EXERCISE INPUTS —

○ ○ ○ ○ ○ ○ ○

## config.mk

```make
export PLATFORM = sky130hd
export DESIGN_NAME = logic_seq_flat
export DESIGN_NICKNAME = d
export VERILOG_FILES = /design/src/rtl/alu_pkg.sv /design/src/rtl/logic_seq_if.sv /design/src/rtl/logic_seq.sv /design/src/flat_wrapper.sv
export SDC_FILE = /design/constraint.sdc
export NUM_CORES = 1
export LEC_CHECK = 0
export ABC_AREA = 1
export CAP_MARGIN = 10
export CORE_ASPECT_RATIO = 1.25
export CORE_MARGIN = 2
export CORE_UTILIZATION = 56
export DETAILED_ROUTE_END_ITERATION = 7
export HOLD_SLACK_MARGIN = 0.03
export PLACE_DENSITY = 0.92
export SKIP_LAST_GASP = 1
export SLEW_MARGIN = 20
export SYNTH_ARGS = -nofsm -noshare
export SYNTH_HDL_FRONTEND = slang
export SYNTH_SLANG_ARGS = --single-unit
```

## constraint.sdc

```tcl
create_clock -name clk_i -period 5.1 [get_ports clk_i]
set_clock_uncertainty 0.1 [all_clocks]
set_input_delay 1.275 -clock clk_i [delete_from_list [all_inputs] [get_ports clk_i]]
set_output_delay 1.275 -clock clk_i [all_outputs]
set_load 0.005 [all_outputs]
```
## config.mk

```make
export PLATFORM = sky130hd
export DESIGN_NAME = pet2001_prg_loader
export DESIGN_NICKNAME = d
export VERILOG_FILES = /design/src/rtl/pet2001_prg_loader.sv
export SDC_FILE = /design/constraint.sdc
export NUM_CORES = 1
export LEC_CHECK = 0
export CORE_AREA = 2 2 91 85
export DETAILED_ROUTE_END_ITERATION = 12
export DIE_AREA = 0 0 93 87
export PLACE_DENSITY = 0.76
export SYNTH_ARGS = -nofsm -noshare
export SYNTH_HDL_FRONTEND = slang
export SYNTH_SLANG_ARGS = --single-unit
```

## constraint.sdc

```tcl
create_clock -name clk -period 3.1 [get_ports clk]
set_clock_uncertainty 0.1 [all_clocks]
set_input_delay 0.62 -clock clk [delete_from_list [all_inputs] [get_ports clk]]
set_output_delay 0.62 -clock clk [all_outputs]
set_load 0.1 [all_outputs]
```
## src/rtl/fetch_stage.sv

```systemverilog
// Instruction-fetch stage: owns the PC, drives instruction memory and the IF/ID register.
// Define FETCH_PERF_CNT_EN to add the perf_fetched / perf_stall_cycles counters.
module fetch_stage #(
    parameter logic [31:0] RESET_PC     = 32'h0000_0000,
    parameter bit          HALT_ON_ZERO = 1'b1
) (
    input  logic        clk,
    input  logic        rst,
    output logic [31:0] imem_addr,
    input  logic [31:0] imem_instr,
    input  logic        stall,
    input  logic        redirect_valid,
    input  logic [31:0] redirect_pc,
    input  logic        id_ready,
    output logic        if_valid,
    output logic [31:0] if_pc,
    output logic [31:0] if_pc_plus4,
    output logic [31:0] if_instr,
    output logic        halted,
    output logic        misalign_err
`ifdef FETCH_PERF_CNT_EN
    ,
    output logic [31:0] perf_fetched,
    output logic [31:0] perf_stall_cycles
`endif
);

    typedef enum logic [1:0] {
        IDLE = 2'd0,
        RUN  = 2'd1,
        HALT = 2'd2
    } state_t;

    state_t      state_q, state_d;
    logic [31:0] pc;
    logic [31:0] pc_plus4;
    logic        redir_act;
    logic        advance;
    logic        halt_hit;
    logic        load;

    assign imem_addr = pc;
    assign pc_plus4  = pc + 32'd4;
    assign halted    = (state_q == HALT);

    always_comb begin
        state_d   = state_q;
        redir_act = 1'b0;
        advance   = 1'b0;
        halt_hit  = 1'b0;
        load      = 1'b0;
        case (state_q)
            IDLE: state_d = RUN;
            RUN: begin
                if (redirect_valid) begin
                    redir_act = 1'b1;
                end else begin
                    advance  = !stall && (!if_valid || id_ready);
                    halt_hit = HALT_ON_ZERO && advance && (imem_instr == 32'h0000_0000);
                    load     = advance && !halt_hit;
                    if (halt_hit)
                        state_d = HALT;
                end
            end
            HALT: begin
                if (redirect_valid) begin
                    redir_act = 1'b1;
                    state_d   = RUN;
                end
            end
            default: state_d = IDLE;
        endcase
    end

    always_ff @(posedge clk or posedge rst) begin
        if (rst)
            state_q <= IDLE;
        else
            state_q <= state_d;
    end

    // Redirect flushes IF/ID and wins over both stall and advance.
    always_ff @(posedge clk or posedge rst) begin
        if (rst) begin
            pc           <= {RESET_PC[31:2], 2'b00};
            if_valid     <= 1'b0;
            if_pc        <= '0;
            if_pc_plus4  <= '0;
            if_instr     <= '0;
            misalign_err <= 1'b0;
        end else begin
            misalign_err <= redir_act && (redirect_pc[1:0] != 2'b00);
            if (redir_act) begin
                pc       <= {redirect_pc[31:2], 2'b00};
                if_valid <= 1'b0;
            end else if (load) begin
                pc          <= pc_plus4;
                if_valid    <= 1'b1;
                if_pc       <= pc;
                if_pc_plus4 <= pc_plus4;
                if_instr    <= imem_instr;
            end else if (if_valid && id_ready) begin
                if_valid <= 1'b0;
            end
        end
    end

`ifdef FETCH_PERF_CNT_EN
    always_ff @(posedge clk or posedge rst) begin
        if (rst) begin
            perf_fetched      <= '0;
            perf_stall_cycles <= '0;
        end else begin
            if (load)
                perf_fetched <= perf_fetched + 32'd1;
            if ((state_q == RUN) && !advance && !redir_act)
                perf_stall_cycles <= perf_stall_cycles + 32'd1;
        end
    end
`endif

endmodule

```
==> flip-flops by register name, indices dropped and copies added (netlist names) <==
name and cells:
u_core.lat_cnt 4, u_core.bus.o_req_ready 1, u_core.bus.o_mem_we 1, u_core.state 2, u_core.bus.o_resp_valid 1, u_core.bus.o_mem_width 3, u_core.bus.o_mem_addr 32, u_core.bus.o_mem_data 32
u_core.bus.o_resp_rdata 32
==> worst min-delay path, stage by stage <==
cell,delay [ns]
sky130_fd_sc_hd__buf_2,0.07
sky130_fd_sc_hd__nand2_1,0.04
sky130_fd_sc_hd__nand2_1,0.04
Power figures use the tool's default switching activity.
### config.mk
export PLATFORM = sky130hd
export DESIGN_NAME = parking_ctrl
export DESIGN_NICKNAME = d
export VERILOG_FILES = /design/src/rtl/parking_ctrl.sv
export SDC_FILE = /design/constraint.sdc
export NUM_CORES = 1
export LEC_CHECK = 0
export CORE_ASPECT_RATIO = 1.2
export CORE_MARGIN = 2
export CORE_UTILIZATION = 45
export CTS_BUF_LIST = sky130_fd_sc_hd__clkbuf_16
export DETAILED_ROUTE_END_ITERATION = 8
export GPL_ROUTABILITY_DRIVEN = 0
export PLACE_DENSITY = 0.69
export SYNTH_ARGS = -nofsm -noshare
export SYNTH_HDL_FRONTEND = slang
export SYNTH_SLANG_ARGS = --single-unit
### constraint.sdc
create_clock -name clk -period 2.4 [get_ports clk]
set_clock_uncertainty 0.05 [all_clocks]
set_input_delay 0.36 -clock clk [delete_from_list [all_inputs] [get_ports clk]]
set_output_delay 0.36 -clock clk [all_outputs]
set_load 0.02 [all_outputs]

○ ○ ○ ○ ○ ○ ○

TASK OBJECTIVE — The answer should be the exact lines running from the line containing "### constraint.sdc" to the last line of the entries, with nothing else.

OUTPUT BELOW —
### constraint.sdc
create_clock -name clk -period 2.4 [get_ports clk]
set_clock_uncertainty 0.05 [all_clocks]
set_input_delay 0.36 -clock clk [delete_from_list [all_inputs] [get_ports clk]]
set_output_delay 0.36 -clock clk [all_outputs]
set_load 0.02 [all_outputs]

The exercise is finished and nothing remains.